Output all entries precisely.

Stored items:
>>>>
<file path="src/rtl/cu_pkg.sv">
// Shared encodings for the control unit: opcodes, FSM states, bank mux selects, ALU ops, flag bit positions.
package cu_pkg;

  localparam logic [4:0] OP_NOP  = 5'h00;
  localparam logic [4:0] OP_MOV  = 5'h01;
  localparam logic [4:0] OP_LDI  = 5'h02;
  localparam logic [4:0] OP_ADD  = 5'h03;
  localparam logic [4:0] OP_SUB  = 5'h04;
  localparam logic [4:0] OP_AND  = 5'h05;
  localparam logic [4:0] OP_OR   = 5'h06;
  localparam logic [4:0] OP_XOR  = 5'h07;
  localparam logic [4:0] OP_CMP  = 5'h08;
  localparam logic [4:0] OP_JMP  = 5'h09;
  localparam logic [4:0] OP_JZ   = 5'h0A;
  localparam logic [4:0] OP_JN   = 5'h0B;
  localparam logic [4:0] OP_HALT = 5'h1F;

  typedef enum logic [2:0] {S_FETCH, S_DECODE, S_EXECUTE, S_WRITEBACK, S_HALT} state_t;

  localparam logic [1:0] DSEL_ALU = 2'b00;
  localparam logic [1:0] DSEL_IMM = 2'b01;
  localparam logic [1:0] DSEL_BUS = 2'b10;

  localparam logic [2:0] ALU_ADD = 3'b000;
  localparam logic [2:0] ALU_SUB = 3'b001;
  localparam logic [2:0] ALU_AND = 3'b010;
  localparam logic [2:0] ALU_OR  = 3'b011;
  localparam logic [2:0] ALU_XOR = 3'b100;

  // flag register layout is {Z,N,C,V}
  localparam int FLAG_Z = 3;
  localparam int FLAG_N = 2;
  localparam int FLAG_C = 1;
  localparam int FLAG_V = 0;

  typedef enum logic [1:0] {J_ALWAYS, J_Z, J_N} jcond_t;

  typedef struct packed {
    logic       is_write;
    logic       is_alu;
    logic       is_jump;
    logic       is_cmp;
    logic       is_mov;
    logic       is_halt;
    logic       legal;
    jcond_t     jcond;
    logic [1:0] data_sel;
    logic [2:0] alu_op;
  } dec_t;

endpackage

</file>
<file path="src/rtl/cu_decode.sv">
// Combinational opcode decoder; unlisted opcodes decode as a NOP with legal=0.
import cu_pkg::*;

module cu_decode (
  input  logic [4:0] opcode,
  output dec_t       dec
);

  always_comb begin
    dec          = '0;
    dec.jcond    = J_ALWAYS;
    dec.data_sel = DSEL_ALU;
    dec.alu_op   = ALU_ADD;
    dec.legal    = 1'b1;
    case (opcode)
      OP_NOP:  ;
      OP_MOV:  begin dec.is_write = 1'b1; dec.is_mov = 1'b1; dec.data_sel = DSEL_BUS; end
      OP_LDI:  begin dec.is_write = 1'b1; dec.data_sel = DSEL_IMM; end
      OP_ADD:  begin dec.is_write = 1'b1; dec.is_alu = 1'b1; dec.alu_op = ALU_ADD; end
      OP_SUB:  begin dec.is_write = 1'b1; dec.is_alu = 1'b1; dec.alu_op = ALU_SUB; end
      OP_AND:  begin dec.is_write = 1'b1; dec.is_alu = 1'b1; dec.alu_op = ALU_AND; end
      OP_OR:   begin dec.is_write = 1'b1; dec.is_alu = 1'b1; dec.alu_op = ALU_OR;  end
      OP_XOR:  begin dec.is_write = 1'b1; dec.is_alu = 1'b1; dec.alu_op = ALU_XOR; end
      OP_CMP:  begin dec.is_cmp = 1'b1; dec.alu_op = ALU_SUB; end
      OP_JMP:  begin dec.is_jump = 1'b1; dec.jcond = J_ALWAYS; end
      OP_JZ:   begin dec.is_jump = 1'b1; dec.jcond = J_Z; end
      OP_JN:   begin dec.is_jump = 1'b1; dec.jcond = J_N; end
      OP_HALT: dec.is_halt = 1'b1;
      default: dec.legal = 1'b0;
    endcase
  end

endmodule

</file>
<file path="src/rtl/control_unit.sv">
// Fetch/decode/execute/writeback sequencer for the 8x8 register bank.
// Define CU_ILLEGAL_TRAP_EN to halt on unlisted opcodes and raise a sticky illegal_op.
import cu_pkg::*;

module control_unit #(
  parameter int PC_W    = 8,
  parameter int INSTR_W = 16
) (
  input  logic               clk,
  input  logic               rst_n,
  output logic               instr_req,
  output logic [PC_W-1:0]    pc_out,
  input  logic               instr_valid,
  input  logic [INSTR_W-1:0] instr_in,
  output logic [2:0]         rx_sel,
  output logic [2:0]         ry_sel,
  output logic               reg_read_en,
  output logic               reg_write_en,
  output logic [1:0]         data_sel,
  output logic [7:0]         imm_out,
  output logic [2:0]         alu_op,
  input  logic [3:0]         alu_flags_in,
  output logic               halted,
  output logic               illegal_op
);

  state_t             state;
  logic [PC_W-1:0]    pc;
  logic [INSTR_W-1:0] ir;
  logic [3:0]         flags;
  dec_t               dec;
  logic               trap;
  logic               take_jump;

  cu_decode u_dec (
    .opcode (ir[15:11]),
    .dec    (dec)
  );

`ifdef CU_ILLEGAL_TRAP_EN
  assign trap = ~dec.legal;
`else
  assign trap = 1'b0;
`endif

  // Field selects come straight from IR, so they stay stable from DECODE until the next fetch latches.
  assign rx_sel   = ir[10:8];
  assign ry_sel   = ir[7:5];
  assign imm_out  = ir[7:0];
  assign data_sel = dec.data_sel;
  assign alu_op   = dec.alu_op;
  assign pc_out   = pc;

  always_comb begin
    take_jump = 1'b0;
    if (dec.is_jump) begin
      case (dec.jcond)
        J_Z:     take_jump = flags[FLAG_Z];
        J_N:     take_jump = flags[FLAG_N];
        default: take_jump = 1'b1;
      endcase
    end
  end

`ifndef CU_ILLEGAL_TRAP_EN
  assign illegal_op = 1'b0;
`endif

  always_ff @(posedge clk or negedge rst_n) begin
    if (!rst_n) begin
      state        <= S_FETCH;
      pc           <= '0;
      ir           <= '0;
      flags        <= '0;
      instr_req    <= 1'b1;
      reg_read_en  <= 1'b0;
      reg_write_en <= 1'b0;
      halted       <= 1'b0;
`ifdef CU_ILLEGAL_TRAP_EN
      illegal_op   <= 1'b0;
`endif
    end else begin
      case (state)
        S_FETCH: if (instr_valid) begin
          ir        <= instr_in;
          pc        <= pc + PC_W'(1);
          instr_req <= 1'b0;
          state     <= S_DECODE;
        end
        S_DECODE: if (dec.is_halt || trap) begin
          halted <= 1'b1;
`ifdef CU_ILLEGAL_TRAP_EN
          if (trap) illegal_op <= 1'b1;
`endif
          state  <= S_HALT;
        end else begin
          reg_read_en <= dec.is_mov;
          state       <= S_EXECUTE;
        end
        S_EXECUTE: begin
          if (dec.is_alu || dec.is_cmp) flags <= alu_flags_in;
          if (take_jump) pc <= PC_W'(ir[7:0]);
          if (dec.is_write) begin
            reg_write_en <= 1'b1;
            state        <= S_WRITEBACK;
          end else begin
            reg_read_en <= 1'b0;
            instr_req   <= 1'b1;
            state       <= S_FETCH;
          end
        end
        S_WRITEBACK: begin
          reg_write_en <= 1'b0;
          reg_read_en  <= 1'b0;
          instr_req    <= 1'b1;
          state        <= S_FETCH;
        end
        S_HALT: ;
        default: state <= S_FETCH;
      endcase
    end
  end

endmodule

</file>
<<<<
■ **YOUR SOLUTION**
<file path="src/rtl/cu_pkg.sv">
// Shared encodings for the control unit: opcodes, FSM states, bank mux selects, ALU ops, flag bit positions.
package cu_pkg;

  localparam logic [4:0] OP_NOP  = 5'h00;
  localparam logic [4:0] OP_MOV  = 5'h01;
  localparam logic [4:0] OP_LDI  = 5'h02;
  localparam logic [4:0] OP_ADD  = 5'h03;
  localparam logic [4:0] OP_SUB  = 5'h04;
  localparam logic [4:0] OP_AND  = 5'h05;
  localparam logic [4:0] OP_OR   = 5'h06;
  localparam logic [4:0] OP_XOR  = 5'h07;
  localparam logic [4:0] OP_CMP  = 5'h08;
  localparam logic [4:0] OP_JMP  = 5'h09;
  localparam logic [4:0] OP_JZ   = 5'h0A;
  localparam logic [4:0] OP_JN   = 5'h0B;
  localparam logic [4:0] OP_HALT = 5'h1F;

  typedef enum logic [2:0] {S_FETCH, S_DECODE, S_EXECUTE, S_WRITEBACK, S_HALT} state_t;

  localparam logic [1:0] DSEL_ALU = 2'b00;
  localparam logic [1:0] DSEL_IMM = 2'b01;
  localparam logic [1:0] DSEL_BUS = 2'b10;

  localparam logic [2:0] ALU_ADD = 3'b000;
  localparam logic [2:0] ALU_SUB = 3'b001;
  localparam logic [2:0] ALU_AND = 3'b010;
  localparam logic [2:0] ALU_OR  = 3'b011;
  localparam logic [2:0] ALU_XOR = 3'b100;

  // flag register layout is {Z,N,C,V}
  localparam int FLAG_Z = 3;
  localparam int FLAG_N = 2;
  localparam int FLAG_C = 1;
  localparam int FLAG_V = 0;

  typedef enum logic [1:0] {J_ALWAYS, J_Z, J_N} jcond_t;

  typedef struct packed {
    logic       is_write;
    logic       is_alu;
    logic       is_jump;
    logic       is_cmp;
    logic       is_mov;
    logic       is_halt;
    logic       legal;
    jcond_t     jcond;
    logic [1:0] data_sel;
    logic [2:0] alu_op;
  } dec_t;

endpackage

</file>
<file path="src/rtl/cu_decode.sv">
// Combinational opcode decoder; unlisted opcodes decode as a NOP with legal=0.
import cu_pkg::*;

module cu_decode (
  input  logic [4:0] opcode,
  output dec_t       dec
);

  always_comb begin
    dec          = '0;
    dec.jcond    = J_ALWAYS;
    dec.data_sel = DSEL_ALU;
    dec.alu_op   = ALU_ADD;
    dec.legal    = 1'b1;
    case (opcode)
      OP_NOP:  ;
      OP_MOV:  begin dec.is_write = 1'b1; dec.is_mov = 1'b1; dec.data_sel = DSEL_BUS; end
      OP_LDI:  begin dec.is_write = 1'b1; dec.data_sel = DSEL_IMM; end
      OP_ADD:  begin dec.is_write = 1'b1; dec.is_alu = 1'b1; dec.alu_op = ALU_ADD; end
      OP_SUB:  begin dec.is_write = 1'b1; dec.is_alu = 1'b1; dec.alu_op = ALU_SUB; end
      OP_AND:  begin dec.is_write = 1'b1; dec.is_alu = 1'b1; dec.alu_op = ALU_AND; end
      OP_OR:   begin dec.is_write = 1'b1; dec.is_alu = 1'b1; dec.alu_op = ALU_OR;  end
      OP_XOR:  begin dec.is_write = 1'b1; dec.is_alu = 1'b1; dec.alu_op = ALU_XOR; end
      OP_CMP:  begin dec.is_cmp = 1'b1; dec.alu_op = ALU_SUB; end
      OP_JMP:  begin dec.is_jump = 1'b1; dec.jcond = J_ALWAYS; end
      OP_JZ:   begin dec.is_jump = 1'b1; dec.jcond = J_Z; end
      OP_JN:   begin dec.is_jump = 1'b1; dec.jcond = J_N; end
      OP_HALT: dec.is_halt = 1'b1;
      default: dec.legal = 1'b0;
    endcase
  end

endmodule

</file>
<file path="src/rtl/control_unit.sv">
// Fetch/decode/execute/writeback sequencer for the 8x8 register bank.
// Define CU_ILLEGAL_TRAP_EN to halt on unlisted opcodes and raise a sticky illegal_op.
import cu_pkg::*;

module control_unit #(
  parameter int PC_W    = 8,
  parameter int INSTR_W = 16
) (
  input  logic               clk,
  input  logic               rst_n,
  output logic               instr_req,
  output logic [PC_W-1:0]    pc_out,
  input  logic               instr_valid,
  input  logic [INSTR_W-1:0] instr_in,
  output logic [2:0]         rx_sel,
  output logic [2:0]         ry_sel,
  output logic               reg_read_en,
  output logic               reg_write_en,
  output logic [1:0]         data_sel,
  output logic [7:0]         imm_out,
  output logic [2:0]         alu_op,
  input  logic [3:0]         alu_flags_in,
  output logic               halted,
  output logic               illegal_op
);

  state_t             state;
  logic [PC_W-1:0]    pc;
  logic [INSTR_W-1:0] ir;
  logic [3:0]         flags;
  dec_t               dec;
  logic               trap;
  logic               take_jump;

  cu_decode u_dec (
    .opcode (ir[15:11]),
    .dec    (dec)
  );

`ifdef CU_ILLEGAL_TRAP_EN
  assign trap = ~dec.legal;
`else
  assign trap = 1'b0;
`endif

  // Field selects come straight from IR, so they stay stable from DECODE until the next fetch latches.
  assign rx_sel   = ir[10:8];
  assign ry_sel   = ir[7:5];
  assign imm_out  = ir[7:0];
  assign data_sel = dec.data_sel;
  assign alu_op   = dec.alu_op;
  assign pc_out   = pc;

  always_comb begin
    take_jump = 1'b0;
    if (dec.is_jump) begin
      case (dec.jcond)
        J_Z:     take_jump = flags[FLAG_Z];
        J_N:     take_jump = flags[FLAG_N];
        default: take_jump = 1'b1;
      endcase
    end
  end

`ifndef CU_ILLEGAL_TRAP_EN
  assign illegal_op = 1'b0;
`endif

  always_ff @(posedge clk or negedge rst_n) begin
    if (!rst_n) begin
      state        <= S_FETCH;
      pc           <= '0;
      ir           <= '0;
      flags        <= '0;
      instr_req    <= 1'b1;
      reg_read_en  <= 1'b0;
      reg_write_en <= 1'b0;
      halted       <= 1'b0;
`ifdef CU_ILLEGAL_TRAP_EN
      illegal_op   <= 1'b0;
`endif
    end else begin
      case (state)
        S_FETCH: if (instr_valid) begin
          ir        <= instr_in;
          pc        <= pc + PC_W'(1);
          instr_req <= 1'b0;
          state     <= S_DECODE;
        end
        S_DECODE: if (dec.is_halt || trap) begin
          halted <= 1'b1;
`ifdef CU_ILLEGAL_TRAP_EN
          if (trap) illegal_op <= 1'b1;
`endif
          state  <= S_HALT;
        end else begin
          reg_read_en <= dec.is_mov;
          state       <= S_EXECUTE;
        end
        S_EXECUTE: begin
          if (dec.is_alu || dec.is_cmp) flags <= alu_flags_in;
          if (take_jump) pc <= PC_W'(ir[7:0]);
          if (dec.is_write) begin
            reg_write_en <= 1'b1;
            state        <= S_WRITEBACK;
          end else begin
            reg_read_en <= 1'b0;
            instr_req   <= 1'b1;
            state       <= S_FETCH;
          end
        end
        S_WRITEBACK: begin
          reg_write_en <= 1'b0;
          reg_read_en  <= 1'b0;
          instr_req    <= 1'b1;
          state        <= S_FETCH;
        end
        S_HALT: ;
        default: state <= S_FETCH;
      endcase
    end
  end

endmodule

</file>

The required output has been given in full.